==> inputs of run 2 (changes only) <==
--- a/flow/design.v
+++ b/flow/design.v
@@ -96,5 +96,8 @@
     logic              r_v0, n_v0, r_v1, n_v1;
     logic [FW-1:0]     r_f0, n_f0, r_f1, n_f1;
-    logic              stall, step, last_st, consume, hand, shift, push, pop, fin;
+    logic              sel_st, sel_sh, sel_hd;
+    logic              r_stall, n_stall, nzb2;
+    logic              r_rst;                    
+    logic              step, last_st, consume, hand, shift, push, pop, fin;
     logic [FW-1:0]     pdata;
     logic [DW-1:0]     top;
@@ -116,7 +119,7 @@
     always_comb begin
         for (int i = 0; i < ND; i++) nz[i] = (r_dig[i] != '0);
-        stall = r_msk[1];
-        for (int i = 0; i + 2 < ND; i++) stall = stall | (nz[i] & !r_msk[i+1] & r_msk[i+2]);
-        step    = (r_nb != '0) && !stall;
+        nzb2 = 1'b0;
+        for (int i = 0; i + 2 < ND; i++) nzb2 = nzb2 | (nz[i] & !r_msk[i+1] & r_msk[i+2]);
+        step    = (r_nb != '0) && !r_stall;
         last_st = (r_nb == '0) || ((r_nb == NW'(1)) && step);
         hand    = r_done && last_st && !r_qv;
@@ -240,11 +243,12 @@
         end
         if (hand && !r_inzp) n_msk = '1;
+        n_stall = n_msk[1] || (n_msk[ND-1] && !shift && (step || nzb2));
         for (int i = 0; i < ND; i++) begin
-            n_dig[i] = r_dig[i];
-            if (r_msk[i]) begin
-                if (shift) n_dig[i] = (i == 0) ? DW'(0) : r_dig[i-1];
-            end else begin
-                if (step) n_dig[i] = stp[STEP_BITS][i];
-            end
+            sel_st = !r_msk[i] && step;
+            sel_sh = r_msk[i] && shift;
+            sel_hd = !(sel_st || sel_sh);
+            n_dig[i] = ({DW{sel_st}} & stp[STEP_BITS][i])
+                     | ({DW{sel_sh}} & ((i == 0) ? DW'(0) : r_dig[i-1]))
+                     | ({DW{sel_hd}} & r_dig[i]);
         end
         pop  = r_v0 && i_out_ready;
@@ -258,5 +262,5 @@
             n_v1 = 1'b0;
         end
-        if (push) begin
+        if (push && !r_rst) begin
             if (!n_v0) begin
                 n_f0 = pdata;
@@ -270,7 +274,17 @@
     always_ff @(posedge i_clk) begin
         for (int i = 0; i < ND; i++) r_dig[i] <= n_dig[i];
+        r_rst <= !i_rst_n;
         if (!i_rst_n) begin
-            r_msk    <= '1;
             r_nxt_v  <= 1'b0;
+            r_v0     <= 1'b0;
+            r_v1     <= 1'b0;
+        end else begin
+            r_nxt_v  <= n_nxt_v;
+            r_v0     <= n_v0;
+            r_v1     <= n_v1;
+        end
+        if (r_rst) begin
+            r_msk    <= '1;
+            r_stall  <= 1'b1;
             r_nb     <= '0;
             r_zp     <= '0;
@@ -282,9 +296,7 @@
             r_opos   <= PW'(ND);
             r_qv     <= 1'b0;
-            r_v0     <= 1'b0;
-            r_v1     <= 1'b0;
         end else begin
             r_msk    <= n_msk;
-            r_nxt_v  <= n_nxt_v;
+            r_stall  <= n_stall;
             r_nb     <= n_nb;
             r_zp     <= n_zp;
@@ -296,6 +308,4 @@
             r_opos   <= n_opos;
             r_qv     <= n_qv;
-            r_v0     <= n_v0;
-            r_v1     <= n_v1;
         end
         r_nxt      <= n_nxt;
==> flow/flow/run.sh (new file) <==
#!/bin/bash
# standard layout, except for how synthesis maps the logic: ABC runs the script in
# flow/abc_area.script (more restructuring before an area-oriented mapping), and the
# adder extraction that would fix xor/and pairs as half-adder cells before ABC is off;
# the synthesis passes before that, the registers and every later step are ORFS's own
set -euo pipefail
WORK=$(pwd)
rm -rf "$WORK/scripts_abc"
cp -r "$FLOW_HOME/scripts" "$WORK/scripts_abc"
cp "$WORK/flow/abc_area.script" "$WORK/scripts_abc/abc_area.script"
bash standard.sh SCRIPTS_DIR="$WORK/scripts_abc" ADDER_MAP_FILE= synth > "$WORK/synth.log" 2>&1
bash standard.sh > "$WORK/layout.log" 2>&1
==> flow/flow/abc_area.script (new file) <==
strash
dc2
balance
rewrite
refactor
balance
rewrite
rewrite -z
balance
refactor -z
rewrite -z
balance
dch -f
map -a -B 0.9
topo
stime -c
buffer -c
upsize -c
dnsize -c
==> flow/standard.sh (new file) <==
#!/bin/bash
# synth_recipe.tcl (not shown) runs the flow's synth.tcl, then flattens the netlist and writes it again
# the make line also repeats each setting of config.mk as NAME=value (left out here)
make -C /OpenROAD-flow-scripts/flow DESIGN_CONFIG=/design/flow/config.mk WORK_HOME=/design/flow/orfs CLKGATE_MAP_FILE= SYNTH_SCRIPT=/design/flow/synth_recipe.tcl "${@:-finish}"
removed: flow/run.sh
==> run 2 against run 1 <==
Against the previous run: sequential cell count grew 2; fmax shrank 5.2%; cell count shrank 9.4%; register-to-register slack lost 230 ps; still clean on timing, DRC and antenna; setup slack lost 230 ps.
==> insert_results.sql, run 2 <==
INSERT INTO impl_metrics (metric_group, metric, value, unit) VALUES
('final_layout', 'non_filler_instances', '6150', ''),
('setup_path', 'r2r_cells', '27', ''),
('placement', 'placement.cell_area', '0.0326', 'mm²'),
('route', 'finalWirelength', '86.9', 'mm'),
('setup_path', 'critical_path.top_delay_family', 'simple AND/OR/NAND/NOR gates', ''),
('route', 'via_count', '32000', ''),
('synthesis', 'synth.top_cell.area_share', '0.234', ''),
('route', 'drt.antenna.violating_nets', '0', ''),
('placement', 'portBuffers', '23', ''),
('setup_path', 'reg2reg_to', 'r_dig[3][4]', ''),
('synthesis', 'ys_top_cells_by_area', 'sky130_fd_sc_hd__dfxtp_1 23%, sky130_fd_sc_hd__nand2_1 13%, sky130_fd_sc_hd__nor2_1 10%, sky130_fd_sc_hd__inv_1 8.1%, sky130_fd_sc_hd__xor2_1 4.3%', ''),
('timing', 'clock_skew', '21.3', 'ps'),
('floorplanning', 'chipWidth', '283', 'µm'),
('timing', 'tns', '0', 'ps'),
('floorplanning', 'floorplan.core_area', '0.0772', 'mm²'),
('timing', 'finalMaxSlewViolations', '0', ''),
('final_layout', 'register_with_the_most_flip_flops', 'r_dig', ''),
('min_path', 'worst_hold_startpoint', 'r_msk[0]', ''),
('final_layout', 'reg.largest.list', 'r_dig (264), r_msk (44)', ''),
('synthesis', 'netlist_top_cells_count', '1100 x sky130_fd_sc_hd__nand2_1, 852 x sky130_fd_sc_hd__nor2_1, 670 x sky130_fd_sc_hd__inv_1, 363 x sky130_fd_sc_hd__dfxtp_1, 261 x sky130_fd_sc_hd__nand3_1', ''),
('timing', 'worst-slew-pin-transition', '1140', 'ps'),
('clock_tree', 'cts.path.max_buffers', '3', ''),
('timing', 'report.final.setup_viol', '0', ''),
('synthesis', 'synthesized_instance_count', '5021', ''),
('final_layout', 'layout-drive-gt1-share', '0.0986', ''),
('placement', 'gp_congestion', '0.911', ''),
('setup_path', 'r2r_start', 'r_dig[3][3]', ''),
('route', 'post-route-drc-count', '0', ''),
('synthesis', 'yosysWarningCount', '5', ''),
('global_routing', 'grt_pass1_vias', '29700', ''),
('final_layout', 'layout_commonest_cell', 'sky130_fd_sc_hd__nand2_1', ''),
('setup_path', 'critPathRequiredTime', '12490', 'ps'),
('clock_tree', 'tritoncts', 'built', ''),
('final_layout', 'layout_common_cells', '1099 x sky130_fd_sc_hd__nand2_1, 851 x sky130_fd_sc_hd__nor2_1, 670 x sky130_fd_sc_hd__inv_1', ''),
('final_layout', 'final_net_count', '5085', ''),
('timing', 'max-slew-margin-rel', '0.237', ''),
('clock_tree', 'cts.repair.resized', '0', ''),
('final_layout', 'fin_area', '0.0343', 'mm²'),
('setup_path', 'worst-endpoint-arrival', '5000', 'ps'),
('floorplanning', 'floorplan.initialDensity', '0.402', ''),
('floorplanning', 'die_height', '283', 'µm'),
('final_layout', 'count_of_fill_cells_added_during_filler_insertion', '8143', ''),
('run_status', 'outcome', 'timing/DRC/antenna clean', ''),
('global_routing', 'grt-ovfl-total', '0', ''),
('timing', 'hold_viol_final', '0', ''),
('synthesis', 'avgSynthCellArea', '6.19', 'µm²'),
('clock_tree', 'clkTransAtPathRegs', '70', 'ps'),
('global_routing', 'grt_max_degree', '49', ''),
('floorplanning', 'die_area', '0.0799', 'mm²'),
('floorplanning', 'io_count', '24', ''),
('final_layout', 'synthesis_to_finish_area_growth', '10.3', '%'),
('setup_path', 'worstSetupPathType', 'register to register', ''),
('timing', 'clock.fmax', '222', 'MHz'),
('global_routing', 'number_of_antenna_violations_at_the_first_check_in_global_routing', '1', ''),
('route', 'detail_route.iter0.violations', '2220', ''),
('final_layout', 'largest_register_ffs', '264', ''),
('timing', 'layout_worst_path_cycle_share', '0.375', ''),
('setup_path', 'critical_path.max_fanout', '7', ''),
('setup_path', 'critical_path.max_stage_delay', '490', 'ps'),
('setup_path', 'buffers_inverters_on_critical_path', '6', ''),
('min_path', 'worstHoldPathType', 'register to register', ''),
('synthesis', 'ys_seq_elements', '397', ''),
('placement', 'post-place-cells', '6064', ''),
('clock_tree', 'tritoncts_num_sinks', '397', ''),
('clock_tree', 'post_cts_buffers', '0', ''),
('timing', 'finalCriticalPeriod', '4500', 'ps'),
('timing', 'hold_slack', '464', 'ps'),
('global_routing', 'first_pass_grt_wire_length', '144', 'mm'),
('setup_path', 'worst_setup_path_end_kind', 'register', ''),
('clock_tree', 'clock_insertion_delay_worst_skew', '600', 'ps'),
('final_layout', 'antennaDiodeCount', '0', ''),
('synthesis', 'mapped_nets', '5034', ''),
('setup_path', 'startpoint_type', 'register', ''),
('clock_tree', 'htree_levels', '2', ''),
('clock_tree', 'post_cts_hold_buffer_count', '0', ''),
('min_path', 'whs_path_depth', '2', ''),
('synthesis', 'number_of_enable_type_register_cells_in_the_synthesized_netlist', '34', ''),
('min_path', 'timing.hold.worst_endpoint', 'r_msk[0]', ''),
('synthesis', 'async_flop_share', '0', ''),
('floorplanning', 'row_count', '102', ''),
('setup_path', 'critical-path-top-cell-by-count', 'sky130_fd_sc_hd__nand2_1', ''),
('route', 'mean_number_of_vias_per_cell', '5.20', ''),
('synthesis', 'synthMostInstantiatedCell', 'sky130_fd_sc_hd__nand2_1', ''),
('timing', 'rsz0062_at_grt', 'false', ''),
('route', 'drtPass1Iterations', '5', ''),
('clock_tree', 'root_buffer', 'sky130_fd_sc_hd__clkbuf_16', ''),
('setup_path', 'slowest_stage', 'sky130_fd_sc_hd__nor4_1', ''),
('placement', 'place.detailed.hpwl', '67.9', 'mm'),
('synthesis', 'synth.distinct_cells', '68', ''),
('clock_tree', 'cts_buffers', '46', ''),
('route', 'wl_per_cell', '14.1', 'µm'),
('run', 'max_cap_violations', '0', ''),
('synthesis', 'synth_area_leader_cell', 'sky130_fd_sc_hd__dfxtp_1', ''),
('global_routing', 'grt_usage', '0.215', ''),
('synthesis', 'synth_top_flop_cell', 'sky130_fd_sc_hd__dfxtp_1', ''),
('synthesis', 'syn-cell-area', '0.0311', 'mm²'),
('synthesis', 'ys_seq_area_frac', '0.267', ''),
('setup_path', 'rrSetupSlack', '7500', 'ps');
What follows belongs to an exercise in optimizing a design on an open flow for small area, a short achievable clock period and few clock cycles; a production flow would make more cautious choices.
In this exercise RTL edits were held to simulation tests only and were not proved equivalent to the original.
Power figures rest on the tool's default switching activity, not on a simulated workload.

==> design/flow/design.v <==
`timescale 1ns / 1ps
package dfr_pkg;
    localparam int unsigned MIN_FRAME_BYTES = 1 + 4 + 1 + 2 + 4;
    localparam int unsigned HEADER_BYTES    = 8;
    localparam int unsigned MIC_BYTES       = 4;
    localparam logic [31:0] CRC_INIT     = 32'hFFFF_FFFF;
    localparam logic [31:0] CRC_POLY     = 32'hEDB8_8320;
    localparam logic [7:0]  FOPTS_MASK   = 8'h0F;
    localparam logic [7:0]  VERSION_MASK = 8'h03;
    typedef enum logic [1:0] {
        KIND_OPTION  = 2'd0,
        KIND_PAYLOAD = 2'd1,
        KIND_SUMMARY = 2'd2
    } kind_t;
    typedef enum logic [2:0] {
        ST_OK       = 3'd0,
        ST_SHORT    = 3'd1,
        ST_MISMATCH = 3'd2,
        ST_OVERRUN  = 3'd3,
        ST_TOO_LONG = 3'd4
    } status_t;
    typedef struct packed {
        kind_t       kind;
        logic [7:0]  byte_value;
        status_t     status;
        logic [2:0]  message_type;
        logic [1:0]  major_version;
        logic [31:0] device_address;
        logic [7:0]  frame_control;
        logic [15:0] frame_counter;
        logic [7:0]  payload_length;
        logic        last_of_run;
    } result_t;
    localparam int unsigned RESULT_W = 2 + 8 + 3 + 3 + 2 + 32 + 8 + 16 + 8 + 1;
    typedef struct packed {
        logic    byte_valid;
        logic    sum_valid;
        result_t byte_res;
        result_t sum_res;
    } push_t;
endpackage
`timescale 1ns / 1ps
`timescale 1ns / 1ps
`timescale 1ns / 1ps
module mac_frame_deframer_crc32 (
    input  logic        clk,
    input  logic        rst_n,
    input  logic        in_valid,
    output logic        in_ready,
    input  logic [7:0]  in_data,
    input  logic        in_eof,
    output logic        out_valid,
    input  logic        out_ready,
    output logic [1:0]  out_kind,
    output logic [7:0]  out_byte_value,
    output logic [2:0]  out_status,
    output logic [2:0]  out_message_type,
    output logic [1:0]  out_major_version,
    output logic [31:0] out_device_address,
    output logic [7:0]  out_frame_control,
    output logic [15:0] out_frame_counter,
    output logic [7:0]  out_payload_length,
    output logic        out_last_of_run
);
    localparam logic [31:0] CRC_POLY    = 32'hEDB8_8320;
    localparam logic [31:0] CRC_RESIDUE = 32'hDEBB_20E3;
    function automatic [31:0] crc32_byte(input [31:0] crc_in, input [7:0] data);
        integer k;
        begin
            crc32_byte = crc_in ^ {24'd0, data};
            for (k = 0; k < 8; k = k + 1)
            begin
                if (crc32_byte[0])
                    crc32_byte = (crc32_byte >> 1) ^ CRC_POLY;
                else
                    crc32_byte = crc32_byte >> 1;
            end
        end
    endfunction
    logic       s_valid;
    logic [7:0] s_byte;
    logic       s_eof;
    logic [7:0]  dl0, dl1, dl2, dl3;    
    logic [7:0]  cnt;                   
    logic        over;                  
    logic [31:0] crc;
    logic [7:0]  hdr0, hdr5;
    logic [31:0] hdr_addr;
    logic [15:0] hdr_cnt;
    logic       r_v, r_pay, r_lor;
    logic [7:0] r_byte;
    logic       k_v, k_pay, k_lor;
    logic [7:0] k_byte;
    logic       sm_pend;               
    logic       sm_v;                  
    logic       sm_pre;                
    logic       sm_ovr;
    logic [2:0] sm_status;
    logic [7:0] sm_plen;
    logic [7:0] sm_hv;                 
    logic adv, proc, used, rel, is_hdr, push, pop_r, pop_s, sm_busy;
    logic [7:0] p;
    logic [4:0] optlim;
    assign sm_busy = sm_pend || sm_v;
    assign used    = (cnt != 8'd255);
    assign rel     = used && (cnt >= 8'd4);
    assign is_hdr  = cnt < 8'd12;
    assign p       = cnt - 8'd4;
    assign optlim  = 5'd12 + {1'b0, hdr5[3:0]};
    assign adv     = !k_v && !(sm_busy && (s_eof || cnt >= 8'd4));
    assign proc    = s_valid && adv;
    assign push    = proc && rel && !is_hdr;
    assign in_ready = !s_valid || adv;
    assign pop_r = out_ready && r_v;
    assign pop_s = out_ready && !r_v && sm_v;
    always_ff @(posedge clk)
    begin
        if (in_ready)
        begin
            s_byte <= in_data;
            s_eof  <= in_eof;
        end
    end
    always_ff @(posedge clk or negedge rst_n)
    begin
        if (!rst_n)
            s_valid <= 1'b0;
        else if (in_ready)
            s_valid <= in_valid;
    end
    always_ff @(posedge clk)
    begin
        if (proc && used)
        begin
            dl0 <= dl1;
            dl1 <= dl2;
            dl2 <= dl3;
            dl3 <= s_byte;
            crc <= crc32_byte((cnt == 8'd0) ? 32'hFFFF_FFFF : crc, s_byte);
        end
        if (proc && rel && is_hdr)
        begin
            case (p[2:0])
                3'd0: hdr0 <= dl0;
                3'd1: hdr_addr[7:0] <= dl0;
                3'd2: hdr_addr[15:8] <= dl0;
                3'd3: hdr_addr[23:16] <= dl0;
                3'd4: hdr_addr[31:24] <= dl0;
                3'd5: hdr5 <= dl0;
                3'd6: hdr_cnt[7:0] <= dl0;
                default: hdr_cnt[15:8] <= dl0;
            endcase
        end
    end
    always_ff @(posedge clk or negedge rst_n)
    begin
        if (!rst_n)
        begin
            cnt  <= 8'd0;
            over <= 1'b0;
        end
        else if (proc)
        begin
            if (s_eof)
            begin
                cnt  <= 8'd0;
                over <= 1'b0;
            end
            else if (used)
                cnt <= cnt + 8'd1;
            else
                over <= 1'b1;
        end
    end
    always_ff @(posedge clk or negedge rst_n)
    begin
        if (!rst_n)
        begin
            r_v <= 1'b0;
            k_v <= 1'b0;
        end
        else
        begin
            if (k_v)
            begin
                if (pop_r)
                    k_v <= 1'b0;
            end
            else if (push)
            begin
                if (r_v && !pop_r)
                    k_v <= 1'b1;
                else
                    r_v <= 1'b1;
            end
            else if (pop_r)
                r_v <= 1'b0;
        end
    end
    always_ff @(posedge clk)
    begin
        if (k_v)
        begin
            if (pop_r)
            begin
                r_pay  <= k_pay;
                r_lor  <= k_lor;
                r_byte <= k_byte;
            end
        end
        else if (push)
        begin
            if (r_v && !pop_r)
            begin
                k_pay  <= (cnt >= optlim);
                k_lor  <= !s_eof;
                k_byte <= dl0;
            end
            else
            begin
                r_pay  <= (cnt >= optlim);
                r_lor  <= !s_eof;
                r_byte <= dl0;
            end
        end
    end
    always_ff @(posedge clk or negedge rst_n)
    begin
        if (!rst_n)
        begin
            sm_pend <= 1'b0;
            sm_v    <= 1'b0;
        end
        else
        begin
            if (proc && s_eof)
                sm_pend <= 1'b1;
            else if (sm_pend)
                sm_pend <= 1'b0;
            if (sm_pend)
                sm_v <= 1'b1;
            else if (pop_s)
                sm_v <= 1'b0;
        end
    end
    always_ff @(posedge clk)
    begin
        if (proc && s_eof)
        begin
            sm_pre <= 1'b1;
            sm_ovr <= 1'b0;
            sm_plen <= 8'd0;
            if (over || !used)
            begin
                sm_status <= 3'd4;
            end
            else if (cnt < 8'd11)
                sm_status <= 3'd1;
            else
            begin
                sm_pre  <= 1'b0;
                sm_ovr  <= ({3'd0, cnt} + 8'd1) < {3'd0, optlim};
                sm_plen <= cnt - 8'd11 - {4'd0, hdr5[3:0]};
                sm_status <= 3'd0;
            end
            for (int i = 0; i < 8; i++)
                sm_hv[i] <= over || (cnt >= 8'(i + 4));
        end
        else if (sm_pend && !sm_pre)
        begin
            if (crc != CRC_RESIDUE)
            begin
                sm_status <= 3'd2;
                sm_plen   <= 8'd0;
            end
            else if (sm_ovr)
            begin
                sm_status <= 3'd3;
                sm_plen   <= 8'd0;
            end
        end
    end
    logic show_s;
    assign show_s             = !r_v;
    assign out_valid          = r_v || sm_v;
    assign out_kind           = {show_s, r_v && r_pay};
    assign out_byte_value     = r_byte & {8{r_v}};
    assign out_last_of_run    = r_lor || show_s;
    assign out_status         = sm_status & {3{show_s}};
    assign out_payload_length = sm_plen & {8{show_s}};
    assign out_message_type   = hdr0[7:5] & {3{show_s && sm_hv[0]}};
    assign out_major_version  = hdr0[1:0] & {2{show_s && sm_hv[0]}};
    assign out_device_address = hdr_addr & {{8{show_s && sm_hv[4]}}, {8{show_s && sm_hv[3]}},
                                            {8{show_s && sm_hv[2]}}, {8{show_s && sm_hv[1]}}};
    assign out_frame_control  = hdr5 & {8{show_s && sm_hv[5]}};
    assign out_frame_counter  = hdr_cnt & {{8{show_s && sm_hv[7]}}, {8{show_s && sm_hv[6]}}};
endmodule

Assigned task: Copy the material above word for word, taking the first line, the line containing "r_stall, n_stall, nzb2;", and every line between them, and nothing else.

Output of the task:
==> inputs of run 2 (changes only) <==
--- a/flow/design.v
+++ b/flow/design.v
@@ -96,5 +96,8 @@
     logic              r_v0, n_v0, r_v1, n_v1;
     logic [FW-1:0]     r_f0, n_f0, r_f1, n_f1;
-    logic              stall, step, last_st, consume, hand, shift, push, pop, fin;
+    logic              sel_st, sel_sh, sel_hd;
+    logic              r_stall, n_stall, nzb2;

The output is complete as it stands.